COLUMBUS (WCMH) -Community recreation centers and homeless shelters across Columbus will soon be stocked with feminine hygiene products as part of an initiative from Columbus City Council and the Recreation and Parks Department.
“Is there any restroom outside your own home where you are expected to bring your own roll of toilet paper?” said Columbus City Council member Elizabeth Brown. “Yet there is a nearly ubiquitous expectation for women to supply their own tampons and pads.”
Brown said that more than 85 percent of women have started their periods out in public without the necessary supplies.
Brown said there’s already a pilot program underway for free tampons in city recreation centers. Currently, four centers have the products: Douglas, Driving Park, Glenwood and Linden.
The Community Shelter Board said LOLA, a feminine care product company, has donated more than 100,000 tampons to low-income and homeless women nationally.
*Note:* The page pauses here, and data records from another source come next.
--- config.mk ---
export PLATFORM = sky130hd
export DESIGN_NAME = signal_phase_timer
export DESIGN_NICKNAME = d
export VERILOG_FILES = /design/src/rtl/signal_phase_timer.sv
export SDC_FILE = /design/constraint.sdc
export NUM_CORES = 1
export LEC_CHECK = 0
export ABC_AREA = 1
export ABC_CLOCK_PERIOD_IN_PS = 1500
export CAP_MARGIN = 15
export CORE_ASPECT_RATIO = 0.8
export CORE_MARGIN = 3
export CORE_UTILIZATION = 49
export DETAILED_ROUTE_END_ITERATION = 6
export GPL_TIMING_DRIVEN = 0
export PLACE_DENSITY_LB_ADDON = 0.1
export SLEW_MARGIN = 20
export SYNTH_ARGS = -nofsm -noshare
export SYNTH_HDL_FRONTEND = slang
export SYNTH_SLANG_ARGS = --single-unit
--- constraint.sdc ---
create_clock -name CLK -period 1.5 [get_ports CLK]
set_clock_uncertainty 0.2 [all_clocks]
set_input_delay 0.15 -clock CLK [delete_from_list [all_inputs] [get_ports CLK]]
set_output_delay 0.15 -clock CLK [all_outputs]
set_load 0.02 [all_outputs]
The company is planning to donate 60,000 tampons to Columbus this year.
Councilmember Brown said the initial purchase for the pilot program cost just over $1,000.
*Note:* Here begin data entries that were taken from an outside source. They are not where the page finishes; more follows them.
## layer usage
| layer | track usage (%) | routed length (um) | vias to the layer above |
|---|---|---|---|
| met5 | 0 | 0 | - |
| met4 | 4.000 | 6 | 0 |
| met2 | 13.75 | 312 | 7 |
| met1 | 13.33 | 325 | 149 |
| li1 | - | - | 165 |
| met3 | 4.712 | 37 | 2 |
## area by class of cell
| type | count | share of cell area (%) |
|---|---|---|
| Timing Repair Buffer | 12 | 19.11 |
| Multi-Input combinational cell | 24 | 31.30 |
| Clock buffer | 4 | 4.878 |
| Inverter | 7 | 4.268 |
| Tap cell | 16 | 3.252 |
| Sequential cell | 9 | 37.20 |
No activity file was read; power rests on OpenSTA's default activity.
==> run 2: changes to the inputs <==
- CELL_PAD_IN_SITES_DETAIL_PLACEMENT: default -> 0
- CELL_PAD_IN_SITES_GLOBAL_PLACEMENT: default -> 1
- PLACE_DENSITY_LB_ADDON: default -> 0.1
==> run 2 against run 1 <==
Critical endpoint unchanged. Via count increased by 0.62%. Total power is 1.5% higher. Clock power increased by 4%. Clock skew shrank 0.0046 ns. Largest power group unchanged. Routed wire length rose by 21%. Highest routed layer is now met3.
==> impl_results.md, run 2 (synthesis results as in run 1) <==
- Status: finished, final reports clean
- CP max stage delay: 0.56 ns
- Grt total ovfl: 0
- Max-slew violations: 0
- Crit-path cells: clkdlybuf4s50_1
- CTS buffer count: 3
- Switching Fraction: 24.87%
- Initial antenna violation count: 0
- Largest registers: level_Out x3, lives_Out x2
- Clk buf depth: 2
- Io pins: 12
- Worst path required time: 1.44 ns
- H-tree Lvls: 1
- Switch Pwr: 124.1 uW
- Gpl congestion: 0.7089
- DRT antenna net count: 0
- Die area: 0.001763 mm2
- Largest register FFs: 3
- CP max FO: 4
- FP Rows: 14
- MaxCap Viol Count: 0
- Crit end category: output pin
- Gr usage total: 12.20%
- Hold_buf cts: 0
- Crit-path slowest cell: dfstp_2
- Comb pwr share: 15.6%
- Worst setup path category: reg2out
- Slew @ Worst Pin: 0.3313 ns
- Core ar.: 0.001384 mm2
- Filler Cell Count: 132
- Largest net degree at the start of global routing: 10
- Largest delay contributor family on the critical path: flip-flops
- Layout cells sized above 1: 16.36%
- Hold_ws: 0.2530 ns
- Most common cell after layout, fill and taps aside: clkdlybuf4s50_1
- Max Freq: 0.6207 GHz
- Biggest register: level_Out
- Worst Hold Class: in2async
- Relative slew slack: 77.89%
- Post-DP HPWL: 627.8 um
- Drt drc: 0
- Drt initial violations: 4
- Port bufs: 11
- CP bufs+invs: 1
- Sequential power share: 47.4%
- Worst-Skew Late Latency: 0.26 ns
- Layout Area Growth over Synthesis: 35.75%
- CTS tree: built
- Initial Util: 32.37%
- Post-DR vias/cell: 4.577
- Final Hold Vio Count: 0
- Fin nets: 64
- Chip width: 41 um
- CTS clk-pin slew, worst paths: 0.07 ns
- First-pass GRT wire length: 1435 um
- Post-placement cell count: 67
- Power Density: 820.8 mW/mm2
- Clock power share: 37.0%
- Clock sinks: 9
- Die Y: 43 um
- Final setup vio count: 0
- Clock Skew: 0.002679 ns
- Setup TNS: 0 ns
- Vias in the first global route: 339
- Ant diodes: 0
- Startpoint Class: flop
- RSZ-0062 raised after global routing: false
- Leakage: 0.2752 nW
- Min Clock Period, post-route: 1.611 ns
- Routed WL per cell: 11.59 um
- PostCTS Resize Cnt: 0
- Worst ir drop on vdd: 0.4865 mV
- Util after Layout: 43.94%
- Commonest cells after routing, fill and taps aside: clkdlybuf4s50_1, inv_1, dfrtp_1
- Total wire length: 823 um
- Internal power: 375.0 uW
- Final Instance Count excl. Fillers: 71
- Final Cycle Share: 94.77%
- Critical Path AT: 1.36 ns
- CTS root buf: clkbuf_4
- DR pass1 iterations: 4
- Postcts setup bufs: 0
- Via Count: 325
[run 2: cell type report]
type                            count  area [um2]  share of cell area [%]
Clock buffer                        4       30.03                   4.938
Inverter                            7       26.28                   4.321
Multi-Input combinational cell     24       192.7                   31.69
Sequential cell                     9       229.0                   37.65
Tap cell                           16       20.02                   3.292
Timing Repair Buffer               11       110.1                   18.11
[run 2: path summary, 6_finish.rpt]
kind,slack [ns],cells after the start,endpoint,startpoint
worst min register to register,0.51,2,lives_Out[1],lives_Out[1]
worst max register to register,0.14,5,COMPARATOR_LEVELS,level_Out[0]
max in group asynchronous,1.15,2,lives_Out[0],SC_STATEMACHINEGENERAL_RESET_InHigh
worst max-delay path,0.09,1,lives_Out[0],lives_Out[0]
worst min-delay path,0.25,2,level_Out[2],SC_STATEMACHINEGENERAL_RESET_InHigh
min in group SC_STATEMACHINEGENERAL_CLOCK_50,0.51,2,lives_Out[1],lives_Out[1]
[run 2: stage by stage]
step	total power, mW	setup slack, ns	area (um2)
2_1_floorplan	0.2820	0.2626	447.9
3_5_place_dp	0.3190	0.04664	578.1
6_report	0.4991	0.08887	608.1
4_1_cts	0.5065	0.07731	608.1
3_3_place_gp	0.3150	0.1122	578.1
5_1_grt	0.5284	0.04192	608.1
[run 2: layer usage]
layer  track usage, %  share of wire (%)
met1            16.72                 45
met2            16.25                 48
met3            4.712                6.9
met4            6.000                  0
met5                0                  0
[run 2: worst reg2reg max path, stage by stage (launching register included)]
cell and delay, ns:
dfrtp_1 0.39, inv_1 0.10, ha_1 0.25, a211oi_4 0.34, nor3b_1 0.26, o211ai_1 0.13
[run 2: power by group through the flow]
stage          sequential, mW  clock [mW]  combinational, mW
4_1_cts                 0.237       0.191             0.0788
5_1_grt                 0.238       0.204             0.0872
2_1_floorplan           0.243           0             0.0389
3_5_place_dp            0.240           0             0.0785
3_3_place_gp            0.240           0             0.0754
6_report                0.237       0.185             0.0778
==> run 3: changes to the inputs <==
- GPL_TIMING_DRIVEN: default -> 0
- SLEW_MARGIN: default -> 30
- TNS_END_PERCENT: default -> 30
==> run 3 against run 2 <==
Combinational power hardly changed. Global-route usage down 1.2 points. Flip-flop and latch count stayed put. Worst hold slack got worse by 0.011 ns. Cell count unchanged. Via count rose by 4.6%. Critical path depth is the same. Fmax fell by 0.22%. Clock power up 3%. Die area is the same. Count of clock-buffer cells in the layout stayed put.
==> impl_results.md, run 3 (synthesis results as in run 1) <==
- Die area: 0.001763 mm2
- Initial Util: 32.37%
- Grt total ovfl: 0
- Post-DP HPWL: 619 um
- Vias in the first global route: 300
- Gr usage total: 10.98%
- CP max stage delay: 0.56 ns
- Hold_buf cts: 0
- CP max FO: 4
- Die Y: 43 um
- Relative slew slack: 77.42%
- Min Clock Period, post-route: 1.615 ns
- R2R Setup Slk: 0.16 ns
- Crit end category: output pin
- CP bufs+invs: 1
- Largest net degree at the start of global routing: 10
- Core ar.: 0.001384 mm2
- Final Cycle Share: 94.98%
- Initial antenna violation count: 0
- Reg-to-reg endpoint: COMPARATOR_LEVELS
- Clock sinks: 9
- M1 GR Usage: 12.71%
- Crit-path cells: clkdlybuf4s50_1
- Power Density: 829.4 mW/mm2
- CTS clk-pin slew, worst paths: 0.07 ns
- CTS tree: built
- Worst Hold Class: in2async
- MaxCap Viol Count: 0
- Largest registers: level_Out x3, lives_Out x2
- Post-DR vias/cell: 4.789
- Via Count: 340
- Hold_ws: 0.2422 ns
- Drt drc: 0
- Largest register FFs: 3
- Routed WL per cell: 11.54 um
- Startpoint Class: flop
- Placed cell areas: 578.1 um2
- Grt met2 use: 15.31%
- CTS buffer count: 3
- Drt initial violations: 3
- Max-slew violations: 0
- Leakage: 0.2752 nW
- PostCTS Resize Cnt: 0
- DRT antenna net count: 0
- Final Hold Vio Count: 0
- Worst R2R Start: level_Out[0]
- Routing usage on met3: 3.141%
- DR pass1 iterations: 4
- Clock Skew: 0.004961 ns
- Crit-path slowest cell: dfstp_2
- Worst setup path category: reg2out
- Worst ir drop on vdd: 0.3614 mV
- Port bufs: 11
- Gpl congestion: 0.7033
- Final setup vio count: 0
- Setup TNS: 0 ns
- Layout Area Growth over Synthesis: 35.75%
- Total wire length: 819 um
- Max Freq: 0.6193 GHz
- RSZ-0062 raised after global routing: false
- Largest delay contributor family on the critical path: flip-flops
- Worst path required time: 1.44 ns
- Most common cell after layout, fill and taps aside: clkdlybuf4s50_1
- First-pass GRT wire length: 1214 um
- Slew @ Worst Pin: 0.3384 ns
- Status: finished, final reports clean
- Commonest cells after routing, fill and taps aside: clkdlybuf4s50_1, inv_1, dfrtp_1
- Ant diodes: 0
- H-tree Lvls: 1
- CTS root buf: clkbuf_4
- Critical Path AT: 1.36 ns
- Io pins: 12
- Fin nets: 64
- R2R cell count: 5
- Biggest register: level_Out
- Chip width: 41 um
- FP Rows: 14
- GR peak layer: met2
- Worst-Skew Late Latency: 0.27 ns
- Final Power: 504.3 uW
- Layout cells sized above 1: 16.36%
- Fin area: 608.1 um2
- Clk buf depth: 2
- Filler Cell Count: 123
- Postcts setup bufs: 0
For Tasha Reeder, who has spent the last six weeks at the Van Buren Center, a homeless shelter on the west side of Columbus, the program will be a relief.
“I get emotional sometimes, because I feel like I should have the money to be able to take care, to get my feminine stuff and my personals, but being in a situation like this, it’s not always possible,” Reeder said.
During a press conference held Wednesday at the Van Buren Center, Nancy Kramer of Free the tampons, a Columbus nonprofit, urged people to remember that periods are bodily functions and not something over which women have control.
“Menstruation is not a choice,” Kramer said. “This is something that a woman’s body does whether we want it to or not.”
Council member Brown called it a “common sense issue.”
“Seven to ten dollars for a homeless woman, low-income women, is more than the day’s budget for food,” Brown said.
The city estimates it will cost $3,000 to $5,000 annually to stock all 29 recreation centers citywide.
The initiative is a relief for Tasha Reeder, who has other things to worry about other than supplies for her period.
“It’s not nothing easy to go through, but you just have to have your mind set to what you want and your goals and come into the shelter and do what you’re supposed to do so you can get out faster,” Reeder said.
Reeder said she and her mother, who’s in the shelter with her, have found a place to stay and will be moving there soon.